[DATA EXTRACTS Boundary: Start]
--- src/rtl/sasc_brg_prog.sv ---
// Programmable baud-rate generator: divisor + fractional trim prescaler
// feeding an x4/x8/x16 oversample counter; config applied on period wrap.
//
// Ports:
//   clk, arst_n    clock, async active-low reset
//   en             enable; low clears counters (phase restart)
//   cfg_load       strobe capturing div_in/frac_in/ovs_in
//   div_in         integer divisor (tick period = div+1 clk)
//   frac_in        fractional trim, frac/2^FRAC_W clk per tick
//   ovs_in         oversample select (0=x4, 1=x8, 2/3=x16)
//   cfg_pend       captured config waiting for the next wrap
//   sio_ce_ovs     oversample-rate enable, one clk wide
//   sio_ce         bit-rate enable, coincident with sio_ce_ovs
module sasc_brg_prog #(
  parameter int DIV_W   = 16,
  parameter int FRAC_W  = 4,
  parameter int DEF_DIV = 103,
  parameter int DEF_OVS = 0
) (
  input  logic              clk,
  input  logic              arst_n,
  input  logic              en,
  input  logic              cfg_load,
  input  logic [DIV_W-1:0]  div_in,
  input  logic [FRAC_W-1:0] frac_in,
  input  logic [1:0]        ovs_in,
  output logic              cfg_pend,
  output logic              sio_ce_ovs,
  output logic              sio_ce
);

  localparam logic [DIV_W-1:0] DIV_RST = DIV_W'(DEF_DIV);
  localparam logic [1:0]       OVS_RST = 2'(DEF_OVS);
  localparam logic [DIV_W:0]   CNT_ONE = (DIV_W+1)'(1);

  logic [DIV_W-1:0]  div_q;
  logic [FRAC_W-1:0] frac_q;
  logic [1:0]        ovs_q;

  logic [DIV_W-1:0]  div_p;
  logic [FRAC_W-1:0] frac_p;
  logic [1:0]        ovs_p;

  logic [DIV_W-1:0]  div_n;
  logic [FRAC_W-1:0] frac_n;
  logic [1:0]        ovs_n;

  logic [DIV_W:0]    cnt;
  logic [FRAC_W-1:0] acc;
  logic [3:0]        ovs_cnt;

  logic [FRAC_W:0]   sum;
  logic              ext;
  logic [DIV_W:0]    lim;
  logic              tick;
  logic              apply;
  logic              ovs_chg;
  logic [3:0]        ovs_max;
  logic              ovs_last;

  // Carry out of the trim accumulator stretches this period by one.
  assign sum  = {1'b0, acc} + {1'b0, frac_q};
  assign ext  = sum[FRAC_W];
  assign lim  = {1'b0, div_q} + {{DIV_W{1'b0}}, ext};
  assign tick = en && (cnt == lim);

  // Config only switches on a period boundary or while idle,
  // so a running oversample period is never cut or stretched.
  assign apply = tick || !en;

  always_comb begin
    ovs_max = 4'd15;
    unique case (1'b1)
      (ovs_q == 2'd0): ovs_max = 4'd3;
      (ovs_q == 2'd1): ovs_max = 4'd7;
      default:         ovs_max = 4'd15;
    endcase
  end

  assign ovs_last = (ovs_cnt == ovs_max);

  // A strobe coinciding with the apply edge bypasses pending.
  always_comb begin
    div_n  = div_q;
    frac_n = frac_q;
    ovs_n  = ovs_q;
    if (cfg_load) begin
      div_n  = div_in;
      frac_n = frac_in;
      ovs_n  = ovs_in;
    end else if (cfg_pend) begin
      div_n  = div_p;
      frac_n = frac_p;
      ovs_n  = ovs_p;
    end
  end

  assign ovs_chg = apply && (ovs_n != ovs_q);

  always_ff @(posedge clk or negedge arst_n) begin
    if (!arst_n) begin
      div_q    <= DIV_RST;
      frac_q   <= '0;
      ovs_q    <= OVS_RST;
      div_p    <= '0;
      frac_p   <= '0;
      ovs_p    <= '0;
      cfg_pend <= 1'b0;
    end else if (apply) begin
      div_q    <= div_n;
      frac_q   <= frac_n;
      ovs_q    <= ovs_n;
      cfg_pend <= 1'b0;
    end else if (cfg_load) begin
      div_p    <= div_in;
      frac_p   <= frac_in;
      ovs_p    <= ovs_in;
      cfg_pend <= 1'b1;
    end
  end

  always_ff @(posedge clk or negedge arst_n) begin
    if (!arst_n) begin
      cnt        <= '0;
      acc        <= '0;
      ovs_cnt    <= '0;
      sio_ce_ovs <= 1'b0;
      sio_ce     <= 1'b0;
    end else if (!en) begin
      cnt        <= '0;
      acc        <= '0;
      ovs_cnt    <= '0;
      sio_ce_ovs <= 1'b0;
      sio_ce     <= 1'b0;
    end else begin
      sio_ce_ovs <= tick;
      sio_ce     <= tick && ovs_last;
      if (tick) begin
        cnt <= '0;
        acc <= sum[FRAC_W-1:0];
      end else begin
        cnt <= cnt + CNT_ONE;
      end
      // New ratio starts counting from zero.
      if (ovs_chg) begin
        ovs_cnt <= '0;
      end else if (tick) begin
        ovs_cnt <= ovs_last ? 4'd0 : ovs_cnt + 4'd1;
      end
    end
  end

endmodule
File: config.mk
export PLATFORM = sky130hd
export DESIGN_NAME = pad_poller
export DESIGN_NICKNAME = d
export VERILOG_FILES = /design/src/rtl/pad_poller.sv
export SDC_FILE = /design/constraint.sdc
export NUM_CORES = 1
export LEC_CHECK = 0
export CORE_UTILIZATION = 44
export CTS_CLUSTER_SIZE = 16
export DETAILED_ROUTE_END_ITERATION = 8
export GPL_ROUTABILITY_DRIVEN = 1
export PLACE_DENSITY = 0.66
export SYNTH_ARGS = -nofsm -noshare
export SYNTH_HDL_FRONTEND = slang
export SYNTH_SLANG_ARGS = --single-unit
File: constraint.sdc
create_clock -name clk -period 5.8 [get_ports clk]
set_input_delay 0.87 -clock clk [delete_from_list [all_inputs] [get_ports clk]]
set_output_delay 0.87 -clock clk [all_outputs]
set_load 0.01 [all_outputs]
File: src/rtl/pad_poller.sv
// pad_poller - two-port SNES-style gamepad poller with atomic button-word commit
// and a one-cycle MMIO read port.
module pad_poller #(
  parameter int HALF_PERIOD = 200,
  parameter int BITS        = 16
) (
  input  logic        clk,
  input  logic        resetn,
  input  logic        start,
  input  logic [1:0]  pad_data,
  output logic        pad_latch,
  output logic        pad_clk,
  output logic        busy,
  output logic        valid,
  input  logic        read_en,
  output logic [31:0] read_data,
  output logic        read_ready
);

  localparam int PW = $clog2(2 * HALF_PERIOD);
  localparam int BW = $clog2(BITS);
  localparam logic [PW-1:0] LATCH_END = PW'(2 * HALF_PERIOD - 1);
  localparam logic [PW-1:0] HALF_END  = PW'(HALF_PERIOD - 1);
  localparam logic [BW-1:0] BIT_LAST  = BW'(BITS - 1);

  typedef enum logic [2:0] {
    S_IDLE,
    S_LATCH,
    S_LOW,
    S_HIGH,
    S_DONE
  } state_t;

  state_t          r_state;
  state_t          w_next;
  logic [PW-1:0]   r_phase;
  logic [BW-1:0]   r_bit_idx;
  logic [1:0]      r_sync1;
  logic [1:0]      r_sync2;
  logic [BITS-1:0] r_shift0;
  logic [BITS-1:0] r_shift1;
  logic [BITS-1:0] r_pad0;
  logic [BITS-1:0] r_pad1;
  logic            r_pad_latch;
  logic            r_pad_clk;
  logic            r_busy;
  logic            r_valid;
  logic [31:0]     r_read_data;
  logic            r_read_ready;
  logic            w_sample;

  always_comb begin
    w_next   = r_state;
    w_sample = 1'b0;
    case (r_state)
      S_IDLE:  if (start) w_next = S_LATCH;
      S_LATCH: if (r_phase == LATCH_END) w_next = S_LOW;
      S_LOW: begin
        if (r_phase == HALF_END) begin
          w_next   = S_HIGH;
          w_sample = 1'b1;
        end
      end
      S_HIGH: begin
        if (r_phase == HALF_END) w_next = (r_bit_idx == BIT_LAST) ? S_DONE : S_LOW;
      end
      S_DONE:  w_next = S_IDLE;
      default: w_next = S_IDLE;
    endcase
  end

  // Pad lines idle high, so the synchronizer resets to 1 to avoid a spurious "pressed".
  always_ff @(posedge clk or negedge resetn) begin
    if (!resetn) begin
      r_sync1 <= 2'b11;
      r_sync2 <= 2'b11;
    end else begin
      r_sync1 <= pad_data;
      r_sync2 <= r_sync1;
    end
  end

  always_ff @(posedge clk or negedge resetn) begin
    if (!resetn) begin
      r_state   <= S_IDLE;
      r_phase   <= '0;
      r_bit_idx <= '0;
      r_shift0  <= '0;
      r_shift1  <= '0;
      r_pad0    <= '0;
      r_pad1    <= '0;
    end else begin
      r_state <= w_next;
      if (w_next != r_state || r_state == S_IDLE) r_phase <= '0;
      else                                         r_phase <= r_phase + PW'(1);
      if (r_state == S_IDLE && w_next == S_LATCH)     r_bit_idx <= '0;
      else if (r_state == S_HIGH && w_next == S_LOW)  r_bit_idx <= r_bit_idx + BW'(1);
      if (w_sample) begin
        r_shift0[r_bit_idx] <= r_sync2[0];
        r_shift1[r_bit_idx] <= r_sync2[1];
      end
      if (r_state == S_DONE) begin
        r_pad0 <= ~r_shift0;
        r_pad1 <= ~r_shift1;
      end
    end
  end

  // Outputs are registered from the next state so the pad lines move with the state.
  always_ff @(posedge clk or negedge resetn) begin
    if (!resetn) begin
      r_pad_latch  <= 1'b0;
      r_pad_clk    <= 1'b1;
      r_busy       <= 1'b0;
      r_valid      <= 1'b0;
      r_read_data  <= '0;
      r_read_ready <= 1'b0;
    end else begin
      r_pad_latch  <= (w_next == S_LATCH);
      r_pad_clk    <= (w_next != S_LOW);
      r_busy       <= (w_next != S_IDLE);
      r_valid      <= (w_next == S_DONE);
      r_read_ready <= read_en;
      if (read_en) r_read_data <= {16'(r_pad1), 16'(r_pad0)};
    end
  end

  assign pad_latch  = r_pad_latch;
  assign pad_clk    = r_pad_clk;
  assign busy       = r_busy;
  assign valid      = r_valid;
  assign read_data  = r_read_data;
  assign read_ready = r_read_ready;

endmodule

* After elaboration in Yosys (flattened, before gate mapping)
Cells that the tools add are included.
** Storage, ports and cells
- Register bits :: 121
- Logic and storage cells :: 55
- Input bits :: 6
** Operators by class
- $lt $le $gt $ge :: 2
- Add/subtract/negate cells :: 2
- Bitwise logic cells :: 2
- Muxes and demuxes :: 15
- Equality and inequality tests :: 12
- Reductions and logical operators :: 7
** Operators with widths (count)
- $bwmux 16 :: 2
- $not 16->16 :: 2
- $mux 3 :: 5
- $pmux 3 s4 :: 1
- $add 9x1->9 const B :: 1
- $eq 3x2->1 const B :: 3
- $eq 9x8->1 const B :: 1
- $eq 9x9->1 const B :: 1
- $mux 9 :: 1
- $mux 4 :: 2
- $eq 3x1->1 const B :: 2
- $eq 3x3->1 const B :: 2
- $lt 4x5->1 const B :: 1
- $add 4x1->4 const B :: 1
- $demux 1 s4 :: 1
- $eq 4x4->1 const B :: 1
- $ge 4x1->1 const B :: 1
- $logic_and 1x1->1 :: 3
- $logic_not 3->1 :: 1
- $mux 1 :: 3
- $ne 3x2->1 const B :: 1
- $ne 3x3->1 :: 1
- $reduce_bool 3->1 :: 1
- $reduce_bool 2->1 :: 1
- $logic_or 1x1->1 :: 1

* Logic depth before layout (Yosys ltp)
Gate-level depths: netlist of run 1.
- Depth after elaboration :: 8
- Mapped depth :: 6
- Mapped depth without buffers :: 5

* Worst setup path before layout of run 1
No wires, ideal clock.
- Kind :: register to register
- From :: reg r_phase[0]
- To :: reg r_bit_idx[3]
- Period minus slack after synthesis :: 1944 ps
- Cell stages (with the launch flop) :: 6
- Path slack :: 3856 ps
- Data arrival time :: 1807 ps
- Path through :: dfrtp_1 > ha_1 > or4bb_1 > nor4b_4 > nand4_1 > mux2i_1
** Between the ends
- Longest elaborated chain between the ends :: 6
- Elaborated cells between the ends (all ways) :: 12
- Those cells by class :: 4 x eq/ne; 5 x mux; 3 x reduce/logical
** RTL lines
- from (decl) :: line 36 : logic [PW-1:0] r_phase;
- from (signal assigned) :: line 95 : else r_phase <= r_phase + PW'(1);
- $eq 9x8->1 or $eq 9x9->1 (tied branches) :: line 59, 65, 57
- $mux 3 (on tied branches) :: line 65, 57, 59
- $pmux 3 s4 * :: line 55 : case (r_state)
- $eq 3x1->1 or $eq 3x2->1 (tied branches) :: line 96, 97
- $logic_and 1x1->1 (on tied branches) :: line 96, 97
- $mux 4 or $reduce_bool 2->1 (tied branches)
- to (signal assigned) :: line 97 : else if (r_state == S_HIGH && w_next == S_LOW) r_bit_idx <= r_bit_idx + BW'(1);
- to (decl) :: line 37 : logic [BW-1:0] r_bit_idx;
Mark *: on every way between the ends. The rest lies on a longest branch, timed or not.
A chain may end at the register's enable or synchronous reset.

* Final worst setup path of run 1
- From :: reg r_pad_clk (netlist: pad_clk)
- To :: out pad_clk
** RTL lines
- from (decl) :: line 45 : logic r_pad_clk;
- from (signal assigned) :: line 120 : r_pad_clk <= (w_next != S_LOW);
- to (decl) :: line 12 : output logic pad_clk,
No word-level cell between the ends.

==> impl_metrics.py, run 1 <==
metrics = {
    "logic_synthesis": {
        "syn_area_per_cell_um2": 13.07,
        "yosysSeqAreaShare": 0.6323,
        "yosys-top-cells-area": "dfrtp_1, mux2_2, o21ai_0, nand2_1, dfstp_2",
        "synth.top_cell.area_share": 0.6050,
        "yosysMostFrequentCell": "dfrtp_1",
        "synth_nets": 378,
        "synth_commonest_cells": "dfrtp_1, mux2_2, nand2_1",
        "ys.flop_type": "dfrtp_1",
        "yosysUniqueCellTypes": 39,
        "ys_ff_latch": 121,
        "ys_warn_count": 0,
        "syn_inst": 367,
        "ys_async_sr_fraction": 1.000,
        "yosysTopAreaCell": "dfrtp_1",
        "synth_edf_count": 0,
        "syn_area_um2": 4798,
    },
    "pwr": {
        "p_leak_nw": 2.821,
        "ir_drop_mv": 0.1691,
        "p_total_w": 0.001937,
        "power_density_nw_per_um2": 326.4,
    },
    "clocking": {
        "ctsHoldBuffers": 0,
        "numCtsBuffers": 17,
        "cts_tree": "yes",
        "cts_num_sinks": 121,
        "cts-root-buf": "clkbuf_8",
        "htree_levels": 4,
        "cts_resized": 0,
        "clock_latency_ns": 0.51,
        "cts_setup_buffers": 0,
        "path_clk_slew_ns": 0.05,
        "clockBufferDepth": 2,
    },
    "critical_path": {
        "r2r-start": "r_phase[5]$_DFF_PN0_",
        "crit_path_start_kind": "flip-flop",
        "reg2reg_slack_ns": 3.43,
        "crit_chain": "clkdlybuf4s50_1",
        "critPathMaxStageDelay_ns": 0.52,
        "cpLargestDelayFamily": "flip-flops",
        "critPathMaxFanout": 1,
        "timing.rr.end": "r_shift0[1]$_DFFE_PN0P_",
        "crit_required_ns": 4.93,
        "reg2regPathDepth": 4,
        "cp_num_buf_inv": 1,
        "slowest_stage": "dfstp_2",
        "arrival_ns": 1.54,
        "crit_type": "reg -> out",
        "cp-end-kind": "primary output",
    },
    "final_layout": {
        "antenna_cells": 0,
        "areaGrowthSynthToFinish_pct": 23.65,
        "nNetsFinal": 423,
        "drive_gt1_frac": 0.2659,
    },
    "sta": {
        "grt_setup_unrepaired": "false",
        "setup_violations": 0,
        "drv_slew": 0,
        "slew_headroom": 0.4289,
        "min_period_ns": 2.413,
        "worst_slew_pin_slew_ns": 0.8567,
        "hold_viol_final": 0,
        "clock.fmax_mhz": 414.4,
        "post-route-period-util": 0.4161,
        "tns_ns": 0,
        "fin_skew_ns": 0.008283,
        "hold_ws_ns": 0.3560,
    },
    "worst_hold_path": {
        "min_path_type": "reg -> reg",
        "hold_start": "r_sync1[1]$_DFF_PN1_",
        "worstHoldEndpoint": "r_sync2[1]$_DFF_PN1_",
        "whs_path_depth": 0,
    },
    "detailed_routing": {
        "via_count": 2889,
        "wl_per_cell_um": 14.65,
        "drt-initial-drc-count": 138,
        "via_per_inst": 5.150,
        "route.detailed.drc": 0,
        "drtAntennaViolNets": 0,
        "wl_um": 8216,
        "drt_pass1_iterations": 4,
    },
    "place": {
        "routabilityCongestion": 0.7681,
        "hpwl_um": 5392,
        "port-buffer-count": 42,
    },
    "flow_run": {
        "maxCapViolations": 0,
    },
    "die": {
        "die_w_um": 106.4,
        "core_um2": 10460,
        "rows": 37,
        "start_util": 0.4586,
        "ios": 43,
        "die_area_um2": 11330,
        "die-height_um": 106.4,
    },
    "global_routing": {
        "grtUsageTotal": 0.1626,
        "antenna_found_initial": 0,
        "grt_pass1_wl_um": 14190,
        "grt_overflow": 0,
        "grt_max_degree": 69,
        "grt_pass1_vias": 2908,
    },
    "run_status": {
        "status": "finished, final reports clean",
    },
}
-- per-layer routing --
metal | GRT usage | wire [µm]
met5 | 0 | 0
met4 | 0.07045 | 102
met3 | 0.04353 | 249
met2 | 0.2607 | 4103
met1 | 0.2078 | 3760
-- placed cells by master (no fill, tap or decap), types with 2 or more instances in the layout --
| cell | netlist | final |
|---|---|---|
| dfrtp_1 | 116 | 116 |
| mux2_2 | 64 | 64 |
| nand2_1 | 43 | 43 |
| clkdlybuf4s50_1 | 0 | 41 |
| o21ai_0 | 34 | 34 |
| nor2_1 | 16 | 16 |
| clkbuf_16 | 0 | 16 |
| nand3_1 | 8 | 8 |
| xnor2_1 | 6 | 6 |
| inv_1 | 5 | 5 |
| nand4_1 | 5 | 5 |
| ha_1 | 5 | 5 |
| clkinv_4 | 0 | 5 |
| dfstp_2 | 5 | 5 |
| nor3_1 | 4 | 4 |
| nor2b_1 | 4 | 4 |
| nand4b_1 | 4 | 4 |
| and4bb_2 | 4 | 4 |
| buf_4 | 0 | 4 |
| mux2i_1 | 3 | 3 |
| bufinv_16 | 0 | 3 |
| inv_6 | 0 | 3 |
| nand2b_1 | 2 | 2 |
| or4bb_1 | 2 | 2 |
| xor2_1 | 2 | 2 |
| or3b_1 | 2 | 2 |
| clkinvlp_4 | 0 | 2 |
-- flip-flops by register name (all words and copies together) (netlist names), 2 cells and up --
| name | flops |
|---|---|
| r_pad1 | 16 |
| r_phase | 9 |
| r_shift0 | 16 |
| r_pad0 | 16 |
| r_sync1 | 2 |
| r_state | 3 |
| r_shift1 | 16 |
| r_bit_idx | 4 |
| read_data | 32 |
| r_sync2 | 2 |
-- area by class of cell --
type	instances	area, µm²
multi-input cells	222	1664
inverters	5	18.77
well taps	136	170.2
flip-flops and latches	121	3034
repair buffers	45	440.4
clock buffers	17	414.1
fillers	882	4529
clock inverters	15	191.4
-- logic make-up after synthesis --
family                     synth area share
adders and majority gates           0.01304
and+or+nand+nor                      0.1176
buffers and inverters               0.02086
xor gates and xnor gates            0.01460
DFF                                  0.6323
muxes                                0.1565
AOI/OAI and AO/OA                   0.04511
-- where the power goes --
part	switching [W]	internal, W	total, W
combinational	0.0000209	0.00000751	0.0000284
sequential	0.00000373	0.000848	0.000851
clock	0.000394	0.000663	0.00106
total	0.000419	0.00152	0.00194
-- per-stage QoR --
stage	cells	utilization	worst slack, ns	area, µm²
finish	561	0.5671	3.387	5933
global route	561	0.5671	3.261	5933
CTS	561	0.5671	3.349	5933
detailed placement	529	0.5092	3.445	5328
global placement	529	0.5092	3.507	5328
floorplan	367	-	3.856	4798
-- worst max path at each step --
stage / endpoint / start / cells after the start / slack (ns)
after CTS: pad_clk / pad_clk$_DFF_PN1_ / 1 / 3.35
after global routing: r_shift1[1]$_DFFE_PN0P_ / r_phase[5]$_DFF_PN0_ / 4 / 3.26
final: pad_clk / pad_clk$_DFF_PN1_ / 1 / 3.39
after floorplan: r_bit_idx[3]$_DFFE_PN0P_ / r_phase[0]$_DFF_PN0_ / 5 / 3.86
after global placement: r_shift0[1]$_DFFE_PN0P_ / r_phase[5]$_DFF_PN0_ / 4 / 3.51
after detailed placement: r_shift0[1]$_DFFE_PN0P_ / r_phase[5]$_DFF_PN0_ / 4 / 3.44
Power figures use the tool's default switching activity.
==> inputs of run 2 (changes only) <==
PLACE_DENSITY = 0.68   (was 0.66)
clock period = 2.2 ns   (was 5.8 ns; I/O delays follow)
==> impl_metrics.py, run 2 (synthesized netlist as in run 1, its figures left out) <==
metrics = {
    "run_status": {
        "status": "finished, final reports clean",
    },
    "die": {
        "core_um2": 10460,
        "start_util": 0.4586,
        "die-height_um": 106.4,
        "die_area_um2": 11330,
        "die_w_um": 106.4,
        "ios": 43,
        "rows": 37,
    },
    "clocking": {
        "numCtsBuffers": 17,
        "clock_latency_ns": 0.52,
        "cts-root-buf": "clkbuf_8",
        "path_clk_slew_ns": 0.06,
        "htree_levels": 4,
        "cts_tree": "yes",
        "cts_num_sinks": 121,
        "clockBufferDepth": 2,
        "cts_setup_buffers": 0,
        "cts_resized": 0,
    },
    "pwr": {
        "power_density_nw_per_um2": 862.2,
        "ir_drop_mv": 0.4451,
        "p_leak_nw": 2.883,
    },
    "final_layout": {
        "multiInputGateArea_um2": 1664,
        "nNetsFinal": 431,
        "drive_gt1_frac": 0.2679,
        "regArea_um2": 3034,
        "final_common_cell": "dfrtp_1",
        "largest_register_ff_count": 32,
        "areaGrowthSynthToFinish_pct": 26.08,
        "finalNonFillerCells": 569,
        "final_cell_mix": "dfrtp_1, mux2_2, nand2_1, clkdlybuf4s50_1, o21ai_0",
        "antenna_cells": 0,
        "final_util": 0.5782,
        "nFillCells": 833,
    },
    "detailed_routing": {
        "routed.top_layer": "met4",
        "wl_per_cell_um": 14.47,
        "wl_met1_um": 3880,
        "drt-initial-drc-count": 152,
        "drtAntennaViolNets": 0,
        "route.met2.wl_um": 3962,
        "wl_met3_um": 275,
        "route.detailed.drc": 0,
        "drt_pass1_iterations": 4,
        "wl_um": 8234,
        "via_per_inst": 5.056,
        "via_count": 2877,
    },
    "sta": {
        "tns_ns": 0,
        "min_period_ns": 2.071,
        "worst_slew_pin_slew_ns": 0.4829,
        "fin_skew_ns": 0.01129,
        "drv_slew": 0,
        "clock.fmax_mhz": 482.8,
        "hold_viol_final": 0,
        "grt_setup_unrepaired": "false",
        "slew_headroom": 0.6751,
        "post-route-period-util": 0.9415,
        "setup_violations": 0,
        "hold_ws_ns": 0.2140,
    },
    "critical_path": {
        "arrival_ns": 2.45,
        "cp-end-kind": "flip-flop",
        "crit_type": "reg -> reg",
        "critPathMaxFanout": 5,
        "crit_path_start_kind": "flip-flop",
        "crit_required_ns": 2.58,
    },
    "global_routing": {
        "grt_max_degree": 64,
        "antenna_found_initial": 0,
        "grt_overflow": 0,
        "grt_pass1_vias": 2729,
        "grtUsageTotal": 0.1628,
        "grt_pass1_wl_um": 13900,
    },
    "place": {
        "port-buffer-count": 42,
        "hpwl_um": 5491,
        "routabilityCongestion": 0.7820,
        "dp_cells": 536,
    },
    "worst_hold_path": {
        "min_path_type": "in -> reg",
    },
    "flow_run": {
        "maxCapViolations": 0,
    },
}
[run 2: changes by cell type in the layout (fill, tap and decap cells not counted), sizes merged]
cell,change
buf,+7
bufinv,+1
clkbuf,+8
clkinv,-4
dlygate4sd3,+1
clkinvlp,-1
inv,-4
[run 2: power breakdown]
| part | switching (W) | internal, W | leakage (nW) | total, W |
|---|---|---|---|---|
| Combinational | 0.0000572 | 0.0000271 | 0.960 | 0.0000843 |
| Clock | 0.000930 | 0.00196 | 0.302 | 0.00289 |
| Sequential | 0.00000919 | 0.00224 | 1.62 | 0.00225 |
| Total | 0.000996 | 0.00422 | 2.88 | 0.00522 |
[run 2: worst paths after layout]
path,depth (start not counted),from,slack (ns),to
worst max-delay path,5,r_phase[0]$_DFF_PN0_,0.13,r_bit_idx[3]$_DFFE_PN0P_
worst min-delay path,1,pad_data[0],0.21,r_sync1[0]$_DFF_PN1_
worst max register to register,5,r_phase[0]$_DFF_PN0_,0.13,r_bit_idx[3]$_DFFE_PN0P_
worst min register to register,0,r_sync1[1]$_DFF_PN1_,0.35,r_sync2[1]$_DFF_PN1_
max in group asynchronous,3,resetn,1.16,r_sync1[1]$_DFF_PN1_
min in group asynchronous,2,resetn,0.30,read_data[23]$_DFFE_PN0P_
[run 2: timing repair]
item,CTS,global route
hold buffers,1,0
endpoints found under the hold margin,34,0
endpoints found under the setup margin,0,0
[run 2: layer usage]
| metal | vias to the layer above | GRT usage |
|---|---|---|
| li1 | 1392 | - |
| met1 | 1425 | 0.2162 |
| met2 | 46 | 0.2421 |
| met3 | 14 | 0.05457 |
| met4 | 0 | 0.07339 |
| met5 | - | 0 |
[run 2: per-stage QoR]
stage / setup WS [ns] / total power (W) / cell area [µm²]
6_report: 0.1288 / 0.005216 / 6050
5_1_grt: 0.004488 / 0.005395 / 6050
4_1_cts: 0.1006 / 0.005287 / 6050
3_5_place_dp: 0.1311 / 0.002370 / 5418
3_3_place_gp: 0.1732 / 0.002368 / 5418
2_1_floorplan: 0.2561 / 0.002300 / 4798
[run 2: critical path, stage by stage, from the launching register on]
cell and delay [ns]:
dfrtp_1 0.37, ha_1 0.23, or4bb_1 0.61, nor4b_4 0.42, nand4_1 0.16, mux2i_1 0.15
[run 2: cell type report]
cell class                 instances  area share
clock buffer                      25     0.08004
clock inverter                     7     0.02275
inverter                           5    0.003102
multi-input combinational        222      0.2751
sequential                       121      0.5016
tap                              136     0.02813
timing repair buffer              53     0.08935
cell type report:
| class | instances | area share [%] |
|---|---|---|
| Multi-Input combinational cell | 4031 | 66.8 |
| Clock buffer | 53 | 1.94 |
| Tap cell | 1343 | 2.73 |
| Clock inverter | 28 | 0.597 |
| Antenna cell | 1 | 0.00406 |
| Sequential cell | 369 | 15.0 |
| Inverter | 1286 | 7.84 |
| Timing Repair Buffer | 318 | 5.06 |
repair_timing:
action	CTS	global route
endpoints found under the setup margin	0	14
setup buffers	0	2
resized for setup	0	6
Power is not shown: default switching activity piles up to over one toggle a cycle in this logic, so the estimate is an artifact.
[DATA EXTRACTS Boundary: End]
TASK STATEMENT:
Take the stretch of lines above from the one containing "item,CTS,global route" through the one containing "4_1_cts: 0.1006 / 0.005287 / 6050" and repeat it exactly, adding no other line.

EXERCISE RESPONSE:
item,CTS,global route
hold buffers,1,0
endpoints found under the hold margin,34,0
endpoints found under the setup margin,0,0
[run 2: layer usage]
| metal | vias to the layer above | GRT usage |
|---|---|---|
| li1 | 1392 | - |
| met1 | 1425 | 0.2162 |
| met2 | 46 | 0.2421 |
| met3 | 14 | 0.05457 |
| met4 | 0 | 0.07339 |
| met5 | - | 0 |
[run 2: per-stage QoR]
stage / setup WS [ns] / total power (W) / cell area [µm²]
6_report: 0.1288 / 0.005216 / 6050
5_1_grt: 0.004488 / 0.005395 / 6050
4_1_cts: 0.1006 / 0.005287 / 6050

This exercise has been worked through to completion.